August 31, 2015 / Posted by:

As if you couldn’t have already guessed, Bono – seen above on the fancy-ass boat he uses to get to and from his fancy-ass yacht in St. Tropez – is rich as fuck. Technically, we already knew that, since U2 has been touring forever and tickets to a U2 concerts usually cost $900 and your choice of limb (and limbs go for big money on the black market). But it turns out the money Bono has been making from hollering out “Sunday Bloody Sunday” is peanuts compared to the checks he’s been receiving from Mark Zuckerberg.

According to the Mirror UK (via Page Six), Bono bought a 2.3 percent share in Facebook back in 2009 for almost $76 million.
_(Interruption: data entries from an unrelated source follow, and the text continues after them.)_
Context: an optimization exercise on an open-source flow, tuned for small area, a short achievable clock period and few clock cycles. The choices shown serve that exercise and are no tape-out recipe. Only simulation tests tie the RTL to the original design; equivalence was not proved. Power and IR drop assume default switching activity.

==> branch tundra: inputs <==
## ea_engine
module ea_engine (
    input  wire        clk,
    input  wire        rst,
    input  wire        req,
    input  wire        we,
    input  wire [1:0]  space,
    input  wire [7:0]  addr,
    input  wire [31:0] wdata,
    output reg  [31:0] rdata,
    output wire        busy
);
==> flow/config.mk <==
export PLATFORM = sky130hd
export DESIGN_NAME = ea_engine
export DESIGN_NICKNAME = ea_engine
export VERILOG_FILES = /design/flow/design.v
export SDC_FILE = /design/flow/constraint.sdc
export NUM_CORES = 4
export LEC_CHECK = 0
export CAP_MARGIN = 20
export CORE_MARGIN = 2
export CORE_UTILIZATION = 45
export SETUP_SLACK_MARGIN = 5
export SLEW_MARGIN = 20
==> flow/constraint.sdc <==
create_clock -name core_clock -period 12.0 [get_ports {clk}]
set_input_delay 2.4000 -clock core_clock [delete_from_list [all_inputs] [get_ports {clk}]]
set_output_delay 2.4000 -clock core_clock [all_outputs]
set_load 0.01 [all_outputs]
run.sh (not shown) runs the stock make flow with config.mk's settings and CLKGATE_MAP_FILE= SYNTH_SCRIPT=/design/flow/synth_recipe.tcl, a recipe that flattens the netlist after the stock synthesis.
==> inputs of branch quartz, as changes to branch tundra <==
--- a/flow/config.mk
+++ b/flow/config.mk
@@ -7,6 +7,5 @@
 export LEC_CHECK = 0
 export CAP_MARGIN = 20
 export CORE_MARGIN = 2
-export CORE_UTILIZATION = 45
-export SETUP_SLACK_MARGIN = 5
+export CORE_UTILIZATION = 40
 export SLEW_MARGIN = 20
==> comparison table <==
|  | branch quartz | branch tundra |
|---|---|---|
| Final-layout clock-cell area share | 4.897% | 4.568% |
| Worst reg2reg endpoint | tx[148] | err[1] |
| Multi-input gate count | 5,602 | 5,609 |
| Die footprint | 0.1757 sq mm | 0.1564 sq mm |
| Result of the run | finished clean | finished clean |
| Count of inserted antenna diode cells | 14 | 9 |
| Count of instances resized after the clock tree is built | 0 | 682 |
| Non-filler instance count after layout | 9,819 | 9,934 |
| Fraction of standard cell area that is sequential | 31.73% | 29.05% |
| Vias in the first global route | 60,420 | 63,514 |
| Fmax | 0.09596 GHz | 0.1308 GHz |
| Count of inverters not on the clock network in the layout | 517 | 518 |
| Crit path buf inv count | 3 | 7 |
| Share of total power in combinational logic | 6.1% | 7.4% |
| Total length of routed met2 wires | 139,900 um | 146,700 um |
Testbench counts of branch tundra, summed over its fixed seeds: cycles 12,607.
Testbench counts of branch quartz, summed over its fixed seeds: cycles 12,607.

========
==> inputs of v18 <==
Another version of the RTL of ea_engine (not shown whole).
make LEC_CHECK=0 ABC_AREA=1 CAP_MARGIN=20 CORE_MARGIN=2 CORE_UTILIZATION=45 SETUP_SLACK_MARGIN=5 SLEW_MARGIN=20 SYNTH_HIERARCHICAL=1 TNS_END_PERCENT=0 finish   # period 12.0 ns
==> v20 (differences from v18) <==
--- a/flow/design.v
+++ b/flow/design.v
@@ -108,15 +108,12 @@
     reg [18:0] dn_pb;       
     reg [4:0]  dn_c;        
     reg        sm;
     reg        retry;
     reg [15:0] pay_mask;
     reg [18:0] rx_mask;
-    reg [18:0] rxm_e;
-    reg [15:0] pym_e;
-    reg        enc_e;
     assign busy = (state != S_IDLE) || retry;
     wire acc      = req && !busy;
     wire hw       = acc && we;
     wire hw_reg   = hw && (space == SP_REG);
     wire hw_pay   = hw && (space == SP_PAY) && (addr < 8'd16);
     wire hw_rx    = hw && (space == SP_RX) && (addr < RX_CAP);
@@ -142,14 +139,14 @@
     wire        dec_ovr  = (rx_len > RX_CAP);
     wire        dec_trn  = (rx_len < 8'd5);
     wire        enc_send = retry ? cmd[0] : c[0];     
     wire [12:0] sum_cs;
     wire        dec_csok;
     ea_csum u_cs (
-        .enc_e (enc_e), .rx (rx[151:0]), .rx_mask (rxm_e), .pay (pay),
-        .pay_mask (pym_e), .nm1 (enc_nm1), .tx_node (tx_node),
+        .sm (sm), .rx (rx[151:0]), .rx_mask (rx_mask), .pay (pay),
+        .pay_mask (pay_mask), .nm1 (enc_nm1), .tx_node (tx_node),
         .tx_obj (tx_obj), .send (enc_send), .win (win),
         .sum (sum_cs), .csok (dec_csok)
     );
     wire [15:0] enc_cs  = {3'd0, sum_cs};
     wire [7:0]  enc_sd  = {enc_send, 3'b111, enc_nm1};
     wire enc_now  = cmd_go && c_enc && !enc_bad;
@@ -496,46 +493,12 @@
                     end
                 end
                 default: ;
             endcase
         end
     end
-    reg        sm_n;
-    reg [18:0] rx_mask_n;
-    reg [15:0] pay_mask_n;
-    integer ni;
-    always @(*) begin
-        sm_n       = sm;
-        rx_mask_n  = rx_mask;
-        pay_mask_n = pay_mask;
-        if (do_retry)
-            sm_n = !sm;
-        else if (hw_rx || (hw_reg && addr == R_RX_LEN))
-            sm_n = 1'b1;
-        else if (hw_pay || (hw_reg && (addr == R_PAY_LEN || addr == R_TX_NODE ||
-                                      addr == R_TX_OBJ)))
-            sm_n = 1'b0;
-        if (hw_reg && addr == R_RX_LEN)
-            for (ni = 0; ni < 19; ni = ni + 1)
-                rx_mask_n[ni] = (ni + 2 < wdata[7:0]);
-        if (hw_reg && addr == R_PAY_LEN)
-            for (ni = 0; ni < 16; ni = ni + 1)
-                pay_mask_n[ni] = (ni < wdata[4:0]);
-        else if (pk16_go)
-            pay_mask_n = 16'h0003;
-        if (rst) begin
-            sm_n       = 1'b0;
-            rx_mask_n  = 19'd0;
-            pay_mask_n = 16'd0;
-        end
-    end
-    always @(posedge clk) begin
-        rxm_e <= rx_mask_n & {19{sm_n}};
-        pym_e <= pay_mask_n & {16{!sm_n}};
-        enc_e <= !sm_n;
-    end
     wire lk_first = (state == S_LOCK) && (lk_k == 4'd0);
     always @(posedge clk) begin
         dn_pb  <= dn_pbv;
         step   <= busy ? step + 4'd1 : 4'd0;
         sc_rem <= up_r2;
         sc_dl  <= busy ? {sc_dl[4:0], 2'b00} : {up_m[5:0], 1'b0};
@@ -641,13 +604,13 @@
             if (space == 2'd0 && addr[4:0] < 5'd20)
                 rdata[31:8] = reg_v[addr[4:0] < 5'd20 ? addr[4:0] : 5'd0][31:8];
         end
     end
 endmodule
 module ea_csum (
-    input  wire         enc_e,
+    input  wire         sm,
     input  wire [151:0] rx,
     input  wire [18:0]  rx_mask,
     input  wire [127:0] pay,
     input  wire [15:0]  pay_mask,
     input  wire [3:0]   nm1,
     input  wire [7:0]   tx_node,
@@ -659,21 +622,22 @@
 );
     reg  [12:0] op [0:52];
     reg  [12:0] ss, sc;
     integer di;
     always @(*) begin
         for (di = 0; di < 19; di = di + 1) begin
-            op[di] = rx_mask[di] ? {5'd0, rx[8*di +: 8]} : 13'd0;
-            if (di == 0)
-                op[di] = op[di] | (enc_e ? {5'd0, 4'b0111, nm1} : 13'd0);
+            if (sm)
+                op[di] = rx_mask[di] ? {5'd0, rx[8*di +: 8]} : 13'd0;
+            else if (di == 0)
+                op[di] = {5'd0, 4'b0111, nm1};
             else if (di == 1)
-                op[di] = op[di] | (enc_e ? {5'd0, tx_node} : 13'd0);
+                op[di] = {5'd0, tx_node};
             else if (di == 2)
-                op[di] = op[di] | (enc_e ? {5'd0, tx_obj} : 13'd0);
+                op[di] = {5'd0, tx_obj};
             else
-                op[di] = op[di] | (pay_mask[di-3] ? {5'd0, pay[8*(di-3) +: 8]} : 13'd0);
+                op[di] = pay_mask[di-3] ? {5'd0, pay[8*(di-3) +: 8]} : 13'd0;
         end
         for (di = 0; di < 17; di = di + 1) begin
             op[19+2*di] = op[3*di] ^ op[3*di+1] ^ op[3*di+2];
             op[20+2*di] = {(op[3*di] & op[3*di+1]) |
                            (op[3*di] & op[3*di+2]) |
                            (op[3*di+1] & op[3*di+2]), 1'b0};
==> implementation parameters <==
Parameter                              Value

Finish
  Number of standard cells in the layout, taps in and fillers out    11.38k
  Most frequent cells in the layout    sky130_fd_sc_hd__nand2_1 (2315), sky130_fd_sc_hd__inv_1 (1091), sky130_fd_sc_hd__nor2_1 (879)

Worst setup path
  Peak per-stage delay on the critical path    between 0.2 and 0.3 ns
  Internal reg-to-reg setup slack    4.64 ns
  Slowest cell on the critical path    sky130_fd_sc_hd__clkdlybuf4s15_2
  Startpoint class of the critical path    primary input

Place
  Half-perimeter wire length after detailed placement    a little under 300 mm
  Final RePlAce weighted congestion    1.162

Synthesis
  Sequential element share of the synthesized area    between 30 and 40%
  Mux share of post-synthesis cell area    less than 1%

Run status
  Result of the run  no timing/DRC/antenna violations

Power and ir drop
  Clk pwr share    a little under half

Drt
  Number of vias per cell    about 6.3
That was v18.
==> implementation parameters <==
Parameter                              Value

Global routing
  Total global-route track usage    around 53%

Synthesis
  Mux share of post-synthesis cell area    0.1350%
  Sequential element share of the synthesized area    roughly 36%

Power and ir drop
  Clk pwr share    46.5%

Worst setup path
  Peak per-stage delay on the critical path    0.92 ns
  Slowest cell on the critical path    sky130_fd_sc_hd__dfxtp_1
  Internal reg-to-reg setup slack    between 4 and 5 ns
  Startpoint class of the critical path    flip-flop

Place
  Half-perimeter wire length after detailed placement    312.5 mm
  Final RePlAce weighted congestion    between 1 and 1.5

Drt
  Number of vias per cell    roughly 6.6

Run status
  Result of the run  no timing/DRC/antenna violations

Finish
  Number of standard cells in the layout, taps in and fillers out    11.38k
  Most frequent cells in the layout    sky130_fd_sc_hd__nand2_1 (2363), sky130_fd_sc_hd__inv_1 (978), sky130_fd_sc_hd__nor2_1 (734)
That was v20.
Testbench counts of v18, summed over its fixed seeds: cycles 12,639.
Testbench counts of v20, summed over its fixed seeds: cycles 12,639.

port drivers added, routing unchanged:
The results above use ideal ports. As a check the final layouts listed here were re-extracted and re-timed, cells and wires unchanged. Step 1: set_driving_cell puts a clkbuf_16 on clk and a buf_2 on each other input, an assumption about the parent block. Step 2 also shifts input and output timing later by t, the mid clock arrival at the registers, as if the neighbouring blocks saw the same clock. a / b / c = ideal / step 1 / step 2; a / b = the first two.
run	shift t [ns]	setup slack, ns	worst register clock-pin slew, ns	cell pins on the clock port's net
branch tundra	0.833	4.353 / 4.074 / 3.775	0.07 / 0.07	1
branch quartz	0.859	1.579 / 1.556 / 1.556	0.07 / 0.07	1
v18	0.851	4.603 / 4.577 / 4.025	0.07 / 0.07	1
v20	0.873	4.475 / 4.475 / 3.742	0.07 / 0.07	1
After both steps setup and hold are still met in every run listed. For v20, which loses most, drivers alone change the setup slack by 0.000 ns; drivers and shift together by -0.733 ns.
As anyone who has every listened to Suze Orman talk about money knows, money grows. And in the six years since Bono made Facebook his bottom bitch, his $76 million share is now worth $1 billion. That frantic splashing sound you just heard was Lindsay Lohan doing the get money bitch backstroke from her current yacht in St. Tropez to Bono’s.

The Mirror says that Bono now holds the title of Richest Pop Star IN THE WORLD, beating out Paul McCartney, who is worth $818 million, and Madonna, who is worth a pathetic $582 million.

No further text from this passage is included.